Stored data:
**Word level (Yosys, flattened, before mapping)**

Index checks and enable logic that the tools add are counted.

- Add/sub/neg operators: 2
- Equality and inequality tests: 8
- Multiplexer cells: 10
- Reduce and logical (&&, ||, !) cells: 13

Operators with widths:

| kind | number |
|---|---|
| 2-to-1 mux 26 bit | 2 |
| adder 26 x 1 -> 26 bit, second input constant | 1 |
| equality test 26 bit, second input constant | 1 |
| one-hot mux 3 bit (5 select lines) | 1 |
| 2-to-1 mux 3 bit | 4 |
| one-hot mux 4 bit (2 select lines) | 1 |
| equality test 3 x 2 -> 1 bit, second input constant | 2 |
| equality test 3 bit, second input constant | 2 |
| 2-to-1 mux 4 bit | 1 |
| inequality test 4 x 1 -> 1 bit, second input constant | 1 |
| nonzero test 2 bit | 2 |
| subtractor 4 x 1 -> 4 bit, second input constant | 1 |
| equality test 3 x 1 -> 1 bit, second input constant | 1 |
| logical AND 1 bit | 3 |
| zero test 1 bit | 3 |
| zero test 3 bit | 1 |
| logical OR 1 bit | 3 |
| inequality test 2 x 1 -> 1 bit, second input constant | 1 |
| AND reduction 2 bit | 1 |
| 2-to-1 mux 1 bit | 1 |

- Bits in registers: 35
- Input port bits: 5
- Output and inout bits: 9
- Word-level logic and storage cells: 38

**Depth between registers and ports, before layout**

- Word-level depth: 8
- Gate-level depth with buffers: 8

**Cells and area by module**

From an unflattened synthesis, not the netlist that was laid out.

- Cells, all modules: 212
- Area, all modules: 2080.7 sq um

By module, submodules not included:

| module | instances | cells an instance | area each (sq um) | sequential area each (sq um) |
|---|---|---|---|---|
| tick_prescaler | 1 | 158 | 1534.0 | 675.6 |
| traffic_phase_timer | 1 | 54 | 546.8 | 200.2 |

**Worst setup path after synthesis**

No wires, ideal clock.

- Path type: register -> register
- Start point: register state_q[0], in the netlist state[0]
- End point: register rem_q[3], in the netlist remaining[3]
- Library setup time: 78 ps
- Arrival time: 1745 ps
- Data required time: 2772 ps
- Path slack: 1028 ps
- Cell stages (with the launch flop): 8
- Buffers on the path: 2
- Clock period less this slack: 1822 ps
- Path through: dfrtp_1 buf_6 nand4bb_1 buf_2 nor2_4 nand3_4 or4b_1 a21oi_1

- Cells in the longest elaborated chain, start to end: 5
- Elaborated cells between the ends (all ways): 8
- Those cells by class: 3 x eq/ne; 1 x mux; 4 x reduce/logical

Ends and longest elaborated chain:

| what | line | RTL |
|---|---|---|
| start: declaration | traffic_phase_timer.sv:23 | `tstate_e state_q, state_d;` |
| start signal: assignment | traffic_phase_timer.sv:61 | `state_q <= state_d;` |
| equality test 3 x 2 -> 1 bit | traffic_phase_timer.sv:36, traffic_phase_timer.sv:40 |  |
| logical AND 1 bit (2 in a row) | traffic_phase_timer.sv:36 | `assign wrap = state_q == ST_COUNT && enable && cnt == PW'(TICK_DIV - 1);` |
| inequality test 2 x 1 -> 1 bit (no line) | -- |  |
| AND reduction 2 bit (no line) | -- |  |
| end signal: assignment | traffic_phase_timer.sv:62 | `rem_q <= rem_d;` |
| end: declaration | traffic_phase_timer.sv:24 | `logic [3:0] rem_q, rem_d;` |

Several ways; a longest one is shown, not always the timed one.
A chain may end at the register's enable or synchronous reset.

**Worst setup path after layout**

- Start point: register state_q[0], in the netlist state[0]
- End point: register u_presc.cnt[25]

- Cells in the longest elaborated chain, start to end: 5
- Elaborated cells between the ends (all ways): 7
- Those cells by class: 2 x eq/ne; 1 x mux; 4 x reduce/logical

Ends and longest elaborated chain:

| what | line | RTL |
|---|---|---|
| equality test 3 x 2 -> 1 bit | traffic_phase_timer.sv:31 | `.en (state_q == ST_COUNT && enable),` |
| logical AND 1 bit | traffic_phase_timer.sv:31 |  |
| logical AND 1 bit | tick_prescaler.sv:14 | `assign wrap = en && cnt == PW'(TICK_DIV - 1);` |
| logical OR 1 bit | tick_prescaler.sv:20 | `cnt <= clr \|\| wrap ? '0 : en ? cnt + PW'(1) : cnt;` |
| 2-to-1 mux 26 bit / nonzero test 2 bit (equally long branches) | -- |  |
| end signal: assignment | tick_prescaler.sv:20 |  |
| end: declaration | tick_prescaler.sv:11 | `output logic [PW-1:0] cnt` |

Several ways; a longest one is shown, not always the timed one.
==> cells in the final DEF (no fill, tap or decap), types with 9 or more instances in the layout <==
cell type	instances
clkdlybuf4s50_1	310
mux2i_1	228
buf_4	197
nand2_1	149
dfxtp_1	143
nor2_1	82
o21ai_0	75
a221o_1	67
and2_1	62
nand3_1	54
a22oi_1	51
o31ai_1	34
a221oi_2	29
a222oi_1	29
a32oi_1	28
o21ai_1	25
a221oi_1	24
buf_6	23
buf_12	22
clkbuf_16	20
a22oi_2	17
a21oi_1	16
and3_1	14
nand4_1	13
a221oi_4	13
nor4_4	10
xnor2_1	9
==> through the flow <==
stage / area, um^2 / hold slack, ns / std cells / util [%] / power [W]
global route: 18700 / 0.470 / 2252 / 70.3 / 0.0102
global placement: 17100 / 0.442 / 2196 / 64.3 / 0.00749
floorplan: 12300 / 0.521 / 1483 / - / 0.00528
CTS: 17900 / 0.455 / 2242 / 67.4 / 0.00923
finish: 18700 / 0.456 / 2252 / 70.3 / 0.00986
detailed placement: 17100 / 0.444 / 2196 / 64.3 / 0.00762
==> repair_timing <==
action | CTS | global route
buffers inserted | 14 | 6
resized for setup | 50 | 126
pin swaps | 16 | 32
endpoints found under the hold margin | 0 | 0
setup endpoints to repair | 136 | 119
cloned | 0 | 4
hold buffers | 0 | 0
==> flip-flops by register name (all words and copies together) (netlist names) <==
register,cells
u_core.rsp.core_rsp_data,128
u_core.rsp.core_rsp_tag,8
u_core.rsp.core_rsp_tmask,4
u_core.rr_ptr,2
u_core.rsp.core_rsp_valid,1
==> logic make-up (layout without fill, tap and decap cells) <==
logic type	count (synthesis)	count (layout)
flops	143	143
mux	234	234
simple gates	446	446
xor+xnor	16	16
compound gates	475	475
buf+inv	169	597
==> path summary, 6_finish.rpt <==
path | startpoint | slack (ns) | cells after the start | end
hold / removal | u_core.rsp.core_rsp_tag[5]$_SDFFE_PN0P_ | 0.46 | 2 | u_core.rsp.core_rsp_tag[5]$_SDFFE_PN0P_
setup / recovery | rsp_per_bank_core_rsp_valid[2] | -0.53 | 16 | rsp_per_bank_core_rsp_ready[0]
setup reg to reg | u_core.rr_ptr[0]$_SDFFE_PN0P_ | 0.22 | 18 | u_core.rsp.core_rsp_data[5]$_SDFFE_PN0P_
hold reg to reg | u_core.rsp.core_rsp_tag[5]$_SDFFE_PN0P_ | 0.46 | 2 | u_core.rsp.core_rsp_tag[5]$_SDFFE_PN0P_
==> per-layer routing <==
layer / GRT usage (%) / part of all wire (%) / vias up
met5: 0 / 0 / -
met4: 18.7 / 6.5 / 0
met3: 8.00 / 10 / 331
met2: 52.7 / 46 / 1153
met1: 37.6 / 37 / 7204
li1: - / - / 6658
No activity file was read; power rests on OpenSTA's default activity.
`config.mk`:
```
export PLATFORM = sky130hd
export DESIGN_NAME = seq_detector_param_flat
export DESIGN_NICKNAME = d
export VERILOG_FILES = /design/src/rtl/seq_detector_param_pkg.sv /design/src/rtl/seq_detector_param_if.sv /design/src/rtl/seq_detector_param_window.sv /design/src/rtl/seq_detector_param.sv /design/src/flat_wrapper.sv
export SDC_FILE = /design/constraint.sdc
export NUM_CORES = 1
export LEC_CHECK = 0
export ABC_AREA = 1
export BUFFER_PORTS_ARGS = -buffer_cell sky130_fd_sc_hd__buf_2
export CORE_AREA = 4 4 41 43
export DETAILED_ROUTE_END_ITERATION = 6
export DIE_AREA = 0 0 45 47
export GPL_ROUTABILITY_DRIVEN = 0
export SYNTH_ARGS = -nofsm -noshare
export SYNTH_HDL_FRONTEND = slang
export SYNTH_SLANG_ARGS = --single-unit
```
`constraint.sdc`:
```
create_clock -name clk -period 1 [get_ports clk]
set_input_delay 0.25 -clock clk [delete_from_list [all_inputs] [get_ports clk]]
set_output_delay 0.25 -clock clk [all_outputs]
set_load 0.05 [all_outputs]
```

...

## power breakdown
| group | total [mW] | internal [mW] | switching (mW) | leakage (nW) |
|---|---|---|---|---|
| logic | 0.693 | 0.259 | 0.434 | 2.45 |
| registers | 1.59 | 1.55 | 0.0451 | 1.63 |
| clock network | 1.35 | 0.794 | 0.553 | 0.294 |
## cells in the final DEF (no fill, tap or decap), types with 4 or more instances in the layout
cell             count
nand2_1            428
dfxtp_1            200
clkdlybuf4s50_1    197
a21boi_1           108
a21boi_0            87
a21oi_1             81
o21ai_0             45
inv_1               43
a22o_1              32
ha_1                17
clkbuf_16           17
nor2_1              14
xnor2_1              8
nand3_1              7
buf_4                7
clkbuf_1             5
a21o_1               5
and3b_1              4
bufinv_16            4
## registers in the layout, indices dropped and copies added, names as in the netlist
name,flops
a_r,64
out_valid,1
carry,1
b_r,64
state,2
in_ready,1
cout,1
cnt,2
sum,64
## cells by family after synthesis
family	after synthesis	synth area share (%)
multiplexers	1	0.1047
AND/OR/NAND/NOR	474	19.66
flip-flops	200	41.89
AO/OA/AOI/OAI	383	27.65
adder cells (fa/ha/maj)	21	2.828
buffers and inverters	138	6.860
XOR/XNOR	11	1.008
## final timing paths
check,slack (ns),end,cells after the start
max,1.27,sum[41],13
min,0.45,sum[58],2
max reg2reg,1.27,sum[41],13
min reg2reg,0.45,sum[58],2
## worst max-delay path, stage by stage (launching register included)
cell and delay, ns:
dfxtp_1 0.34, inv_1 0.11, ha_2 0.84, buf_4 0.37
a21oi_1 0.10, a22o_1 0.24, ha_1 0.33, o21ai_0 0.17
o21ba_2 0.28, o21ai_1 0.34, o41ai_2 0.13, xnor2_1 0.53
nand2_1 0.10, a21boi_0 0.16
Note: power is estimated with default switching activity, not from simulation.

-- The task --
What are the lines, exactly as written above, from the line with "flattened, before mapping)**" to the line with "- Reduce and logical (&&, ||, !) cells: 13", both included? Output only those.

-- Answer section --
**Word level (Yosys, flattened, before mapping)**

Index checks and enable logic that the tools add are counted.

- Add/sub/neg operators: 2
- Equality and inequality tests: 8
- Multiplexer cells: 10
- Reduce and logical (&&, ||, !) cells: 13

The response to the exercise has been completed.